= TASK STATEMENT =
Start at the line below containing "mux2i_1 1, o22ai_1 1, buf_12 33, nor3_1 18" and stop at the line containing "err_sop | 1 |". Repeat every line of that stretch exactly, and nothing outside it.

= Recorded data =

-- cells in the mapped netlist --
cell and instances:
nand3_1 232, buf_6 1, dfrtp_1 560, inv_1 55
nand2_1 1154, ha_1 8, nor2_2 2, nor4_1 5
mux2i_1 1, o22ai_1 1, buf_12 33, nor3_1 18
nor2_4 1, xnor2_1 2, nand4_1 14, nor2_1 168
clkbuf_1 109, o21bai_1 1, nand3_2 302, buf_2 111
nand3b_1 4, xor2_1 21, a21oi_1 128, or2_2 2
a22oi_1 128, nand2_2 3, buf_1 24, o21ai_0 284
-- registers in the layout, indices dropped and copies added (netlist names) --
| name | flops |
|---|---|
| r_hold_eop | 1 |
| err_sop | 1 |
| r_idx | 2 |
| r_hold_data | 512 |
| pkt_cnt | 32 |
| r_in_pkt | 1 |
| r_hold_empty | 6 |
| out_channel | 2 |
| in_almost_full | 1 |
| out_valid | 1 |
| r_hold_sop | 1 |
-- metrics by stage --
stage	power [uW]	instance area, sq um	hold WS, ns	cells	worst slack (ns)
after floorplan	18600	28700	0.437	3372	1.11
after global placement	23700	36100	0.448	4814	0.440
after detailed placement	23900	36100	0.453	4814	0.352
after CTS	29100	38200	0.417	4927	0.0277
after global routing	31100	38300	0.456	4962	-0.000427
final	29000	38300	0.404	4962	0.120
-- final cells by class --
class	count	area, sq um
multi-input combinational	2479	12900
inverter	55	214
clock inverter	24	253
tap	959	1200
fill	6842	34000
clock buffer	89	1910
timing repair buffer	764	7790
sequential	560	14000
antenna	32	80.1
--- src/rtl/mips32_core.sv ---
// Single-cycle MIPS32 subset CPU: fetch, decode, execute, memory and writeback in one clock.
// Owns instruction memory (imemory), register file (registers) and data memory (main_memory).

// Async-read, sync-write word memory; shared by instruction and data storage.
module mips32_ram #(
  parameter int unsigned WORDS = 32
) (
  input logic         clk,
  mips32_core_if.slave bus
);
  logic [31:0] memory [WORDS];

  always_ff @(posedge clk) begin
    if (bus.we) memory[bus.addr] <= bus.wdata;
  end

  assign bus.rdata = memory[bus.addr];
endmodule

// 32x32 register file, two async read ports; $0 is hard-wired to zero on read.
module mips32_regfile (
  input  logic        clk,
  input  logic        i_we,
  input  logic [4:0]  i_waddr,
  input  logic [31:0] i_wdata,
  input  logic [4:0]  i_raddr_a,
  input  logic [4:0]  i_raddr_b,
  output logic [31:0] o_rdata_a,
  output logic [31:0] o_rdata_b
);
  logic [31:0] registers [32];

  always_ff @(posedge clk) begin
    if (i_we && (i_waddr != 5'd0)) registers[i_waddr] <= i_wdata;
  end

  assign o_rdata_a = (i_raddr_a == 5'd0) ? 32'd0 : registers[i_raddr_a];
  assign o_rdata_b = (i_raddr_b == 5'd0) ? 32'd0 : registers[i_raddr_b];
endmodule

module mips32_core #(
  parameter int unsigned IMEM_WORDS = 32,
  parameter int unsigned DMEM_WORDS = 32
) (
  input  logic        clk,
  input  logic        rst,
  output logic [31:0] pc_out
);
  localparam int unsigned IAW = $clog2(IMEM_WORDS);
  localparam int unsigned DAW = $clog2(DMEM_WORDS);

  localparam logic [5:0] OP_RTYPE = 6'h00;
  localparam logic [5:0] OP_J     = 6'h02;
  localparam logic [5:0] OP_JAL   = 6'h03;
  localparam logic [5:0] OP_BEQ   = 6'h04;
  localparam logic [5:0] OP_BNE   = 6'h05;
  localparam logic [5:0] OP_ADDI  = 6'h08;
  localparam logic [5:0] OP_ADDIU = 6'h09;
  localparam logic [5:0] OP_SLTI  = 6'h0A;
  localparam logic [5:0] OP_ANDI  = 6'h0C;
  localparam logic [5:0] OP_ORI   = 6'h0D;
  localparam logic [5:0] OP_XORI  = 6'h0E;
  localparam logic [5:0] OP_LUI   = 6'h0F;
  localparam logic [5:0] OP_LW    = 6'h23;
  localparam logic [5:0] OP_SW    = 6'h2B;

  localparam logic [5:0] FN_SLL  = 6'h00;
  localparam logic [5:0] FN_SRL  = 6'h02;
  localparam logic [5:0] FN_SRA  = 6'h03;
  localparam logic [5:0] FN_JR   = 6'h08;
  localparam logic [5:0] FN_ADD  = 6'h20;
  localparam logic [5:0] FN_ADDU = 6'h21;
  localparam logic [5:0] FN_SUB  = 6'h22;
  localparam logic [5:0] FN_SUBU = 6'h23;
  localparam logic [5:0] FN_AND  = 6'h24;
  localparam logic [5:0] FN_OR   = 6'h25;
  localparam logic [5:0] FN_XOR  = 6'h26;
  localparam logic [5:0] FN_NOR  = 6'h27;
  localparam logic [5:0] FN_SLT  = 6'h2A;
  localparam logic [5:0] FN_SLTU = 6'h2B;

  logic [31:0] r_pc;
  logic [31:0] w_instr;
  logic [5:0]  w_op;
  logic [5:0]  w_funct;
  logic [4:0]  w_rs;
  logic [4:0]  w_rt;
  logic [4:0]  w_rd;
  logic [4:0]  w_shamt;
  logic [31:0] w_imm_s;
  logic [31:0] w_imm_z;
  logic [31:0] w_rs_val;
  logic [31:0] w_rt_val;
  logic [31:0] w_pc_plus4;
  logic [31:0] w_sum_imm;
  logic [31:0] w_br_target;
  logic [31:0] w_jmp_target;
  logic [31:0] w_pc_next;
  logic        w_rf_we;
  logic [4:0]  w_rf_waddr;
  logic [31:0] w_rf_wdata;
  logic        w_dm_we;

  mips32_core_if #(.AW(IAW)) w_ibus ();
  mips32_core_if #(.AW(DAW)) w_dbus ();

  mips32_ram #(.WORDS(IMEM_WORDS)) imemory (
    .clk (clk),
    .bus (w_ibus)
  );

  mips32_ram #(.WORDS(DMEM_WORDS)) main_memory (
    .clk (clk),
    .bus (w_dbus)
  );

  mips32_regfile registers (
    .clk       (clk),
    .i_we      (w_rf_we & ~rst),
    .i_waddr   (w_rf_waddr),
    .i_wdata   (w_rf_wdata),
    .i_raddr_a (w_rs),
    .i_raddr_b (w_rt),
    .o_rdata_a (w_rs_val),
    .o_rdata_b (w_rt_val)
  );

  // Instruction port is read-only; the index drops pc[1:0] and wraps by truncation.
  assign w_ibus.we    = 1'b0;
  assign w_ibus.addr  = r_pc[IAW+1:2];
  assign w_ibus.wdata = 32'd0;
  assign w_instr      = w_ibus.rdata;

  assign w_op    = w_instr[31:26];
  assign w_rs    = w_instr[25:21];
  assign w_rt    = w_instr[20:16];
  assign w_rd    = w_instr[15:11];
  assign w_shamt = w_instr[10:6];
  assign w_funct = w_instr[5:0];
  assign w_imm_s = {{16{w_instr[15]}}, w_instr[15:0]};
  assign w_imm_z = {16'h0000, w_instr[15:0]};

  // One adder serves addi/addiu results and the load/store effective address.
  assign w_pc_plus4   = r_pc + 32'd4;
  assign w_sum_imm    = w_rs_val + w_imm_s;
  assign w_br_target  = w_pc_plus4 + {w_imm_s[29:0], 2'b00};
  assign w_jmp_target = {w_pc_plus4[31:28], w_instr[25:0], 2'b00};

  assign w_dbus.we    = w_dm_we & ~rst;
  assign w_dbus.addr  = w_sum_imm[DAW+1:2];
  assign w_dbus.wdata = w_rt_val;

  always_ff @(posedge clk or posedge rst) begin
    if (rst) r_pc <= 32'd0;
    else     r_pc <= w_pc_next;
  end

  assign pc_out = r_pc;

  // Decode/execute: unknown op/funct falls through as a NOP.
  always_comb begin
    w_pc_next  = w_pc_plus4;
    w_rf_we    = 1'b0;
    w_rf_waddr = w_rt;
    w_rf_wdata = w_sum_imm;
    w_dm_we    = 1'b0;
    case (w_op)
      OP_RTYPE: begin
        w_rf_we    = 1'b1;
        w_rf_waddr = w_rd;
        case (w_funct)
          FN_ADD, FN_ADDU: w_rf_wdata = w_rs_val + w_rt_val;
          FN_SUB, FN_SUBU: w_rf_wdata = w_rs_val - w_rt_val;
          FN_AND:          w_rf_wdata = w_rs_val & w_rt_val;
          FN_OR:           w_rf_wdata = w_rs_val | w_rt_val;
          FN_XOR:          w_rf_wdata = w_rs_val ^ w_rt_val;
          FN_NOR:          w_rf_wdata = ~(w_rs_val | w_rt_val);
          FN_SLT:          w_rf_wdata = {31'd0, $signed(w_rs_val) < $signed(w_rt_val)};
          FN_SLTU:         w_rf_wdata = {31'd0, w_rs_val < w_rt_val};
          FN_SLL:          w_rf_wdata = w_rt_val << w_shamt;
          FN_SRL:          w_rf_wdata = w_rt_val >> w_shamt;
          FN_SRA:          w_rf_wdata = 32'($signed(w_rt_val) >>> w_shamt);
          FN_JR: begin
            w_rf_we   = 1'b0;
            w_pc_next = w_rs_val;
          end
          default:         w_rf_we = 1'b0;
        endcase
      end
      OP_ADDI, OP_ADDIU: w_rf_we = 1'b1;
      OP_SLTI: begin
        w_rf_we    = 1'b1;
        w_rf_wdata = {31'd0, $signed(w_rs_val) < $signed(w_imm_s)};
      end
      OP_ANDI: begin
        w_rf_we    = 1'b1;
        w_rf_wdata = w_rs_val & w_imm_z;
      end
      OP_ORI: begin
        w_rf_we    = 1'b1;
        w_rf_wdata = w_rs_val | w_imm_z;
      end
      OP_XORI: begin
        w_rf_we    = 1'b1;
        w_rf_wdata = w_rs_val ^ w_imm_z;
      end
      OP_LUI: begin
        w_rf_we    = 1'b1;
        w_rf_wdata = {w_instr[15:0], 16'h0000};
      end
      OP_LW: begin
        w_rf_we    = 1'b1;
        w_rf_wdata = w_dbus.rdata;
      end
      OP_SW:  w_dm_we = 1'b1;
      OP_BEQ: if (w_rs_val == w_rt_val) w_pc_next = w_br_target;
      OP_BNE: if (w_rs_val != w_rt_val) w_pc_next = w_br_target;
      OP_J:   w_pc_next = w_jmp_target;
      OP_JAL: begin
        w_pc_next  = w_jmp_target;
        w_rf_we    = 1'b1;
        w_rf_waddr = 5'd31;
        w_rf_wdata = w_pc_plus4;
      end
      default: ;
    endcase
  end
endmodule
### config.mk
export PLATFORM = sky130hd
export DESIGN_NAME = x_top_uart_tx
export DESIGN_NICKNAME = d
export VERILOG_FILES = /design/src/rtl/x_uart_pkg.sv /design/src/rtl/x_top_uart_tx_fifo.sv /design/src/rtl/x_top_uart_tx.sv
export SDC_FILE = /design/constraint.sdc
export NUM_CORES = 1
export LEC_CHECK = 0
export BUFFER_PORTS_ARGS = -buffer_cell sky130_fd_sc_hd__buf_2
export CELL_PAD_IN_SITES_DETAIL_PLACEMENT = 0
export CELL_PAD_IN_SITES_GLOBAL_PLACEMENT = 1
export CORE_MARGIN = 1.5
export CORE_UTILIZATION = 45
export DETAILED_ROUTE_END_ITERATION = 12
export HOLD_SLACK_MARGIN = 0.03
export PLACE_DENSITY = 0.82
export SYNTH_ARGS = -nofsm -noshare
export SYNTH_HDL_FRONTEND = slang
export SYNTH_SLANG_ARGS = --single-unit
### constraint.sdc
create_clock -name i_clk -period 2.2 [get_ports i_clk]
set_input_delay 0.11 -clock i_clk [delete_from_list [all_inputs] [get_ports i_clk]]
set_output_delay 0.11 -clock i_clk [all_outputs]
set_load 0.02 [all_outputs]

= RESPONSE BOX =
mux2i_1 1, o22ai_1 1, buf_12 33, nor3_1 18
nor2_4 1, xnor2_1 2, nand4_1 14, nor2_1 168
clkbuf_1 109, o21bai_1 1, nand3_2 302, buf_2 111
nand3b_1 4, xor2_1 21, a21oi_1 128, or2_2 2
a22oi_1 128, nand2_2 3, buf_1 24, o21ai_0 284
-- registers in the layout, indices dropped and copies added (netlist names) --
| name | flops |
|---|---|
| r_hold_eop | 1 |
| err_sop | 1 |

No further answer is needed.